ACTION ITEM
Find the lines in the entries that follow where the word "drivers" occurs, and state how many there are, with no other words.

Saved data entries
This design comes from an exercise in tuning for small area, a short achievable clock period and few clock cycles per item on the open sky130 flow, not from production work. Function was checked by simulation only, so behaviour that the tests miss may differ from the original. Power figures rest on the tool's default switching activity, not on a simulated workload.

==> 05-07: inputs <==
Design slot_table_with_id_alloc_top, start of the top module:
module slot_table_with_id_alloc_top #(
    parameter int MAX_SLOTS    = stia_pkg::DEF_MAX_SLOTS,
    parameter int IDENT_BITS   = stia_pkg::DEF_IDENT_BITS,
    parameter int PAYLOAD_BITS = stia_pkg::DEF_PAYLOAD_BITS
) (
    input  logic                               aclk,
    input  logic                               aresetn,
    input  logic                               cfg_wr_en,
    input  logic [stia_pkg::CFG_W-1:0]         cfg_wr_data,
    input  logic                               s_tvalid,
    output logic                               s_tready,
    input  logic [stia_pkg::IN_TDATA_W-1:0]    s_tdata,   
    input  logic [stia_pkg::CMD_W-1:0]         s_tuser,   
    output logic                               m_tvalid,
    input  logic                               m_tready,
    output logic [stia_pkg::OUT_TDATA_W-1:0]   m_tdata,   
    output logic                               m_tuser    
);
    localparam int N     = MAX_SLOTS;
    localparam int IDX_W = $clog2(MAX_SLOTS);
    localparam int LVL   = $clog2(MAX_SLOTS);
    localparam int IW    = IDENT_BITS;
    localparam int PW    = PAYLOAD_BITS;
    localparam int CW    = stia_pkg::CFG_W;
    logic [CW-1:0] active_reg;
    logic [N-1:0]  act_mask;
    always_ff @(posedge aclk) begin
        if (!aresetn) begin
            active_reg <= stia_pkg::ACTIVE_RESET;
  ...
clock: 5.0 ns
lec_check: 0
cap_margin: 20
cell_pad_in_sites_detail_placement: 1
cell_pad_in_sites_global_placement: 1
core_margin: 2
core_utilization: 45
cts_cluster_diameter: 100
cts_cluster_size: 24
setup_slack_margin: 1.9
slew_margin: 20
run.sh (not shown) runs the stock make flow with config.mk's settings and CLKGATE_MAP_FILE= SYNTH_SCRIPT=/design/flow/synth_recipe.tcl, a recipe that flattens the netlist after the stock synthesis.
==> 02-16: changes against 05-07 <==
--- a/flow/design.v
+++ b/flow/design.v
@@ -120,44 +120,25 @@
     logic [N-1:0]  rd_sel;
     logic [PW-1:0] rd_data;
     logic          e_vld, e_add, e_rem, e_mod, e_clr;
     logic [IW-1:0] e_key;
     logic [PW-1:0] e_pay;
     logic [N-1:0]  e_cand;
-    logic [N-1:0]  first;         
-    logic [N-1:0]  lower;         
+    logic [N-1:0]  first;
     logic [N-1:0]  valid_next;
-    logic          key_eq_new;    
-    logic          key_eq_r;      
-    logic          r_add;
+    logic          key_eq_new;
     logic [N-1:0]  cand_next;
-    logic [N-1:0]  valid_n0, valid_n1, cand_n0, cand_n1;
     assign key_eq_new = (i_key == nid_reg);
-    assign key_eq_r   = (i_key == r_id);
     always_comb begin
         for (int i = 0; i < N; i++) begin
-            valid_n0[i] = e_clr ? (valid_reg[i] && !act_mask[i]) : valid_reg[i];
             if (i_add) begin
-                cand_n0[i] = act_mask[i] && !valid_n0[i];
+                cand_next[i] = act_mask[i] && !valid_next[i];
             end else begin
-                cand_n0[i] = act_mask[i] && i_srch && valid_n0[i] &&
-                             (ident_we[i] ? key_eq_r : eq[i]);
-            end
-            valid_n1[i] = valid_reg[i] ^ (e_add || e_rem);
-            if (i_add) begin
-                cand_n1[i] = act_mask[i] && !valid_n1[i];
-            end else begin
-                cand_n1[i] = act_mask[i] && i_srch && valid_n1[i] &&
-                             (e_add ? key_eq_new : (ident_we[i] ? key_eq_r : eq[i]));
-            end
-        end
-    end
-    always_comb begin
-        for (int i = 0; i < N; i++) begin
-            valid_next[i] = first[i] ? valid_n1[i] : valid_n0[i];
-            cand_next[i]  = lower[i] ? cand_n0[i] : (e_cand[i] ? cand_n1[i] : cand_n0[i]);
+                cand_next[i] = act_mask[i] && i_srch && valid_next[i] &&
+                               (ident_we[i] ? key_eq_new : eq[i]);
+            end
         end
     end
     always_ff @(posedge aclk) begin
         if (!aresetn) begin
             e_vld <= 1'b0;
             e_add <= 1'b0;
@@ -178,95 +159,95 @@
             e_pay  <= i_pay;
             e_cand <= cand_next;
         end
     end
     logic [N-1:0] pre [LVL+1];
     logic         hit;
+    logic [IDX_W-1:0] hit_idx;
     always_comb begin
         pre[0] = e_cand;
         for (int k = 0; k < LVL; k++) begin
             for (int i = 0; i < N; i++) begin
                 if (i >= (1 << k)) begin
                     pre[k+1][i] = pre[k][i] | pre[k][i - (1 << k)];
                 end else begin
                     pre[k+1][i] = pre[k][i];
                 end
             end
         end
-        lower = {pre[LVL][N-2:0], 1'b0};
-        first = e_cand & ~lower;
-        hit   = |e_cand;
+        first = e_cand & ~{pre[LVL][N-2:0], 1'b0};
+        hit   = pre[LVL][N-1];
+        hit_idx = '0;
+        for (int i = 0; i < N; i++) begin
+            if (first[i]) begin
+                hit_idx = hit_idx | IDX_W'(i);
+            end
+        end
+    end
+    assign ident_we = first & {N{run && e_add}};
+    assign data_we  = first & {N{run && (e_add || e_mod)}};
+    always_comb begin
+        if (e_clr) begin
+            valid_next = valid_reg & ~act_mask;
+        end else begin
+            valid_next = valid_reg ^ (first & {N{e_add || e_rem}});
+        end
     end
     always_ff @(posedge aclk) begin
         if (!aresetn) begin
             valid_reg <= '0;
             nid_reg   <= IW'(1);
         end else if (run) begin
             valid_reg <= valid_next;
             if (e_add && hit) begin
                 nid_reg <= nid_reg + IW'(1);
             end
         end
     end
-    logic             r_vld, r_ok, r_hit, r_pw;
+    logic             r_vld, r_ok, r_hit;
     logic [IDX_W-1:0] r_idx;
     logic [N-1:0]     r_sel;
     logic [IW-1:0]    r_id;
-    logic [PW-1:0]    r_pay;
     always_ff @(posedge aclk) begin
         if (!aresetn) begin
             r_vld <= 1'b0;
-            r_pw  <= 1'b0;
-            r_add <= 1'b0;
-        end else if (run) begin
-            r_add <= hit && e_add;
+        end else if (run) begin
             r_vld <= e_vld;
-            r_pw  <= hit && (e_add || e_mod);
         end
     end
     always_ff @(posedge aclk) begin
         if (run) begin
             r_ok  <= hit || e_clr;
             r_hit <= hit;
+            r_idx <= hit_idx;
             r_sel <= first;
             r_id  <= e_add ? nid_reg : e_key;
-            r_pay <= e_pay;
         end
     end
     assign rd_sel = r_sel;
-    assign data_we  = rd_sel & {N{run && r_pw}};
-    assign ident_we = rd_sel & {N{run && r_add}};
     stia_store #(
         .DEPTH  (N),
         .ID_W   (IW),
         .DATA_W (PW)
     ) u_store (
         .aclk     (aclk),
         .ident_we (ident_we),
-        .wr_ident (r_id),
+        .wr_ident (nid_reg),
         .data_we  (data_we),
-        .wr_data  (r_pay),
+        .wr_data  (e_pay),
         .cmp_key  (i_key),
         .eq       (eq),
         .rd_sel   (rd_sel),
         .rd_data  (rd_data)
     );
     logic [stia_pkg::IDX_OUT_W-1:0] res_idx;
     logic [stia_pkg::ID_OUT_W-1:0]  res_id;
     logic [stia_pkg::PAY_W-1:0]     res_pay;
-    always_comb begin
-        r_idx = '0;
-        for (int i = 0; i < N; i++) begin
-            if (r_sel[i]) begin
-                r_idx = r_idx | IDX_W'(i);
-            end
-        end
-    end
     assign res_idx = stia_pkg::IDX_OUT_W'(r_idx);
     assign res_id  = r_hit ? stia_pkg::ID_OUT_W'(r_id) : '0;
-    assign res_pay = r_pw ? stia_pkg::PAY_W'(r_pay) : stia_pkg::PAY_W'(rd_data);
+    assign res_pay = stia_pkg::PAY_W'(rd_data);
     logic                           o_ok;
     logic [stia_pkg::IDX_OUT_W-1:0] o_idx;
     logic [stia_pkg::ID_OUT_W-1:0]  o_id;
     logic [stia_pkg::PAY_W-1:0]     o_pay;
     always_ff @(posedge aclk) begin
         if (!aresetn) begin
==> flow/config.mk (replaced) <==
export PLATFORM = sky130hd
export DESIGN_NAME = slot_table_with_id_alloc_top
export DESIGN_NICKNAME = slot_table_with_id_alloc_top
export VERILOG_FILES = /design/flow/design.v
export SDC_FILE = /design/flow/constraint.sdc
export NUM_CORES = 4
export LEC_CHECK = 0
export CAP_MARGIN = 20
export CORE_MARGIN = 2
export CORE_UTILIZATION = 45
export CTS_CLUSTER_DIAMETER = 100
export CTS_CLUSTER_SIZE = 24
export PLACE_DENSITY = 0.5
export SETUP_SLACK_MARGIN = 1.8
export SLEW_MARGIN = 20
==> 04-23: changes against 05-07 <==
--- a/flow/design.v
+++ b/flow/design.v
@@ -120,44 +120,25 @@
     logic [N-1:0]  rd_sel;
     logic [PW-1:0] rd_data;
     logic          e_vld, e_add, e_rem, e_mod, e_clr;
     logic [IW-1:0] e_key;
     logic [PW-1:0] e_pay;
     logic [N-1:0]  e_cand;
-    logic [N-1:0]  first;         
-    logic [N-1:0]  lower;         
+    logic [N-1:0]  first;
     logic [N-1:0]  valid_next;
-    logic          key_eq_new;    
-    logic          key_eq_r;      
-    logic          r_add;
+    logic          key_eq_new;
     logic [N-1:0]  cand_next;
-    logic [N-1:0]  valid_n0, valid_n1, cand_n0, cand_n1;
     assign key_eq_new = (i_key == nid_reg);
-    assign key_eq_r   = (i_key == r_id);
     always_comb begin
         for (int i = 0; i < N; i++) begin
-            valid_n0[i] = e_clr ? (valid_reg[i] && !act_mask[i]) : valid_reg[i];
             if (i_add) begin
-                cand_n0[i] = act_mask[i] && !valid_n0[i];
+                cand_next[i] = act_mask[i] && !valid_next[i];
             end else begin
-                cand_n0[i] = act_mask[i] && i_srch && valid_n0[i] &&
-                             (ident_we[i] ? key_eq_r : eq[i]);
-            end
-            valid_n1[i] = valid_reg[i] ^ (e_add || e_rem);
-            if (i_add) begin
-                cand_n1[i] = act_mask[i] && !valid_n1[i];
-            end else begin
-                cand_n1[i] = act_mask[i] && i_srch && valid_n1[i] &&
-                             (e_add ? key_eq_new : (ident_we[i] ? key_eq_r : eq[i]));
-            end
-        end
-    end
-    always_comb begin
-        for (int i = 0; i < N; i++) begin
-            valid_next[i] = first[i] ? valid_n1[i] : valid_n0[i];
-            cand_next[i]  = lower[i] ? cand_n0[i] : (e_cand[i] ? cand_n1[i] : cand_n0[i]);
+                cand_next[i] = act_mask[i] && i_srch && valid_next[i] &&
+                               (ident_we[i] ? key_eq_new : eq[i]);
+            end
         end
     end
     always_ff @(posedge aclk) begin
         if (!aresetn) begin
             e_vld <= 1'b0;
             e_add <= 1'b0;
@@ -178,95 +159,95 @@
             e_pay  <= i_pay;
             e_cand <= cand_next;
         end
     end
     logic [N-1:0] pre [LVL+1];
     logic         hit;
+    logic [IDX_W-1:0] hit_idx;
     always_comb begin
         pre[0] = e_cand;
         for (int k = 0; k < LVL; k++) begin
             for (int i = 0; i < N; i++) begin
                 if (i >= (1 << k)) begin
                     pre[k+1][i] = pre[k][i] | pre[k][i - (1 << k)];
                 end else begin
                     pre[k+1][i] = pre[k][i];
                 end
             end
         end
-        lower = {pre[LVL][N-2:0], 1'b0};
-        first = e_cand & ~lower;
-        hit   = |e_cand;
+        first = e_cand & ~{pre[LVL][N-2:0], 1'b0};
+        hit   = pre[LVL][N-1];
+        hit_idx = '0;
+        for (int i = 0; i < N; i++) begin
+            if (first[i]) begin
+                hit_idx = hit_idx | IDX_W'(i);
+            end
+        end
+    end
+    assign ident_we = first & {N{run && e_add}};
+    assign data_we  = first & {N{run && (e_add || e_mod)}};
+    always_comb begin
+        if (e_clr) begin
+            valid_next = valid_reg & ~act_mask;
+        end else begin
+            valid_next = valid_reg ^ (first & {N{e_add || e_rem}});
+        end
     end
     always_ff @(posedge aclk) begin
         if (!aresetn) begin
             valid_reg <= '0;
             nid_reg   <= IW'(1);
         end else if (run) begin
             valid_reg <= valid_next;
             if (e_add && hit) begin
                 nid_reg <= nid_reg + IW'(1);
             end
         end
     end
-    logic             r_vld, r_ok, r_hit, r_pw;
+    logic             r_vld, r_ok, r_hit;
     logic [IDX_W-1:0] r_idx;
     logic [N-1:0]     r_sel;
     logic [IW-1:0]    r_id;
-    logic [PW-1:0]    r_pay;
     always_ff @(posedge aclk) begin
         if (!aresetn) begin
             r_vld <= 1'b0;
-            r_pw  <= 1'b0;
-            r_add <= 1'b0;
-        end else if (run) begin
-            r_add <= hit && e_add;
+        end else if (run) begin
             r_vld <= e_vld;
-            r_pw  <= hit && (e_add || e_mod);
         end
     end
     always_ff @(posedge aclk) begin
         if (run) begin
             r_ok  <= hit || e_clr;
             r_hit <= hit;
+            r_idx <= hit_idx;
             r_sel <= first;
             r_id  <= e_add ? nid_reg : e_key;
-            r_pay <= e_pay;
         end
     end
     assign rd_sel = r_sel;
-    assign data_we  = rd_sel & {N{run && r_pw}};
-    assign ident_we = rd_sel & {N{run && r_add}};
     stia_store #(
         .DEPTH  (N),
         .ID_W   (IW),
         .DATA_W (PW)
     ) u_store (
         .aclk     (aclk),
         .ident_we (ident_we),
-        .wr_ident (r_id),
+        .wr_ident (nid_reg),
         .data_we  (data_we),
-        .wr_data  (r_pay),
+        .wr_data  (e_pay),
         .cmp_key  (i_key),
         .eq       (eq),
         .rd_sel   (rd_sel),
         .rd_data  (rd_data)
     );
     logic [stia_pkg::IDX_OUT_W-1:0] res_idx;
     logic [stia_pkg::ID_OUT_W-1:0]  res_id;
     logic [stia_pkg::PAY_W-1:0]     res_pay;
-    always_comb begin
-        r_idx = '0;
-        for (int i = 0; i < N; i++) begin
-            if (r_sel[i]) begin
-                r_idx = r_idx | IDX_W'(i);
-            end
-        end
-    end
     assign res_idx = stia_pkg::IDX_OUT_W'(r_idx);
     assign res_id  = r_hit ? stia_pkg::ID_OUT_W'(r_id) : '0;
-    assign res_pay = r_pw ? stia_pkg::PAY_W'(r_pay) : stia_pkg::PAY_W'(rd_data);
+    assign res_pay = stia_pkg::PAY_W'(rd_data);
     logic                           o_ok;
     logic [stia_pkg::IDX_OUT_W-1:0] o_idx;
     logic [stia_pkg::ID_OUT_W-1:0]  o_id;
     logic [stia_pkg::PAY_W-1:0]     o_pay;
     always_ff @(posedge aclk) begin
         if (!aresetn) begin
==> flow/config.mk (replaced) <==
export PLATFORM = sky130hd
export DESIGN_NAME = slot_table_with_id_alloc_top
export DESIGN_NICKNAME = slot_table_with_id_alloc_top
export VERILOG_FILES = /design/flow/design.v
export SDC_FILE = /design/flow/constraint.sdc
export NUM_CORES = 4
export LEC_CHECK = 0
export CAP_MARGIN = 20
export CORE_MARGIN = 2
export CORE_UTILIZATION = 52
export CTS_CLUSTER_DIAMETER = 100
export CTS_CLUSTER_SIZE = 24
export PLACE_DENSITY = 0.62
export SETUP_SLACK_MARGIN = 1.9
export SLEW_MARGIN = 20
==> comparison table <==
| quantity | 05-07 | 02-16 | 04-23 |
|---|---|---|---|
| Pre-CTS WS | 554 ps | 629 ps | 338 ps |
| Fraction of final layout cells sized beyond drive strength 1 | 12.9% | 13.0% | 14.5% |
| Number of buffers other than clock buffers in the final layout | 1191 | 1126 | 1307 |
| Critical path capture point | o_pay[55] | o_pay[10] | o_pay[10] |
| Worst reg2reg path startpoint | r_sel[6] | r_sel[2] | r_sel[53] |
| Largest stage delay on the critical path | 510 ps | 800 ps | 920 ps |
| Register-to-Register Path Depth | 7 | 5 | 4 |
| Class of the tightest hold or removal check | in -> reg | in -> reg | reg -> reg |
| Minimum setup slack in the final design | 1650 ps | 1670 ps | 1610 ps |
| Post-DR wirelength/cell | 49.2 um | 50.5 um | 52.1 um |
| Synth-to-Final Area Change | 13.1% | 13.4% | 15.2% |
| Area of the die | 474000 um^2 | 465000 um^2 | 403000 um^2 |
| Fraction of synthesized cell area in xor and xnor cells | 4.44% | 4.47% | 4.47% |
| Maximum vdd ir drop | 0.359 mV | 0.341 mV | 0.247 mV |
| Number of instances in the synthesized netlist | 12.0k | 11.3k | 11.3k |
| Avg Cell Area, Syn | 17.6 um^2 | 18.3 um^2 | 18.3 um^2 |
| Setup slack of the most critical reg-to-reg path | 1650 ps | 1670 ps | 1610 ps |
| Die height | 689 um | 682 um | 635 um |
| Count of multi-input gates | 5552 | 5030 | 5031 |
| Placed standard-cell area | 228000 um^2 | 222000 um^2 | 219000 um^2 |
| Buffer count from post-CTS setup fixing | 109 | 147 | 247 |
| Number of inserted diodes | 68 | 46 | 46 |
| Iter 0 DRT Violations | 27.7k | 27.1k | 31.9k |
| Run status | timing/DRC/antenna clean | timing/DRC/antenna clean | timing/DRC/antenna clean |
| Post-detail-place hpwl | 533 mm | 473 mm | 419 mm |
| Compound-cell area share of the yosys netlist | 9.33% | 9.60% | 9.60% |
Testbench counts of 05-07, summed over its fixed seeds: cycles 8,024, items 8,000.
Testbench counts of 02-16, summed over its fixed seeds: cycles 8,024, items 8,000.
Testbench counts of 04-23, summed over its fixed seeds: cycles 8,024, items 8,000.

[separate check: timing with driven ports]
In the flow no input, the clock included, has a driving cell. The finished layouts below were timed again as built, in two steps.
Step 1 assumes that a clkbuf_16 drives the clock port and a buf_2 every other input.
Step 2 adds t to the input delays and takes it off the output delays; t is the mean of the earliest and latest rising clock arrival at the registers after step 1. Input paths then give back, and output paths get back, about the clock's delay inside the block.
Three values: ideal, step 1, step 2; two values: the first two.
run | t, ns | setup slack, ns | clock arrival spread, ns | worst data-port slew with drivers (ns)
05-07 | 1.131 | 1.654 / 1.654 / 0.830 | 0.088 / 0.088 | 0.08
02-16 | 1.112 | 1.667 / 1.667 / 0.827 | 0.091 / 0.091 | 0.16
04-23 | 1.096 | 1.605 / 1.605 / 1.043 | 0.126 / 0.126 | 0.11
After both steps setup and hold are still met in every run listed. For 02-16, which loses most, drivers alone change the setup slack by 0.000 ns; drivers and shift together by -0.840 ns.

WORKED SOLUTION
2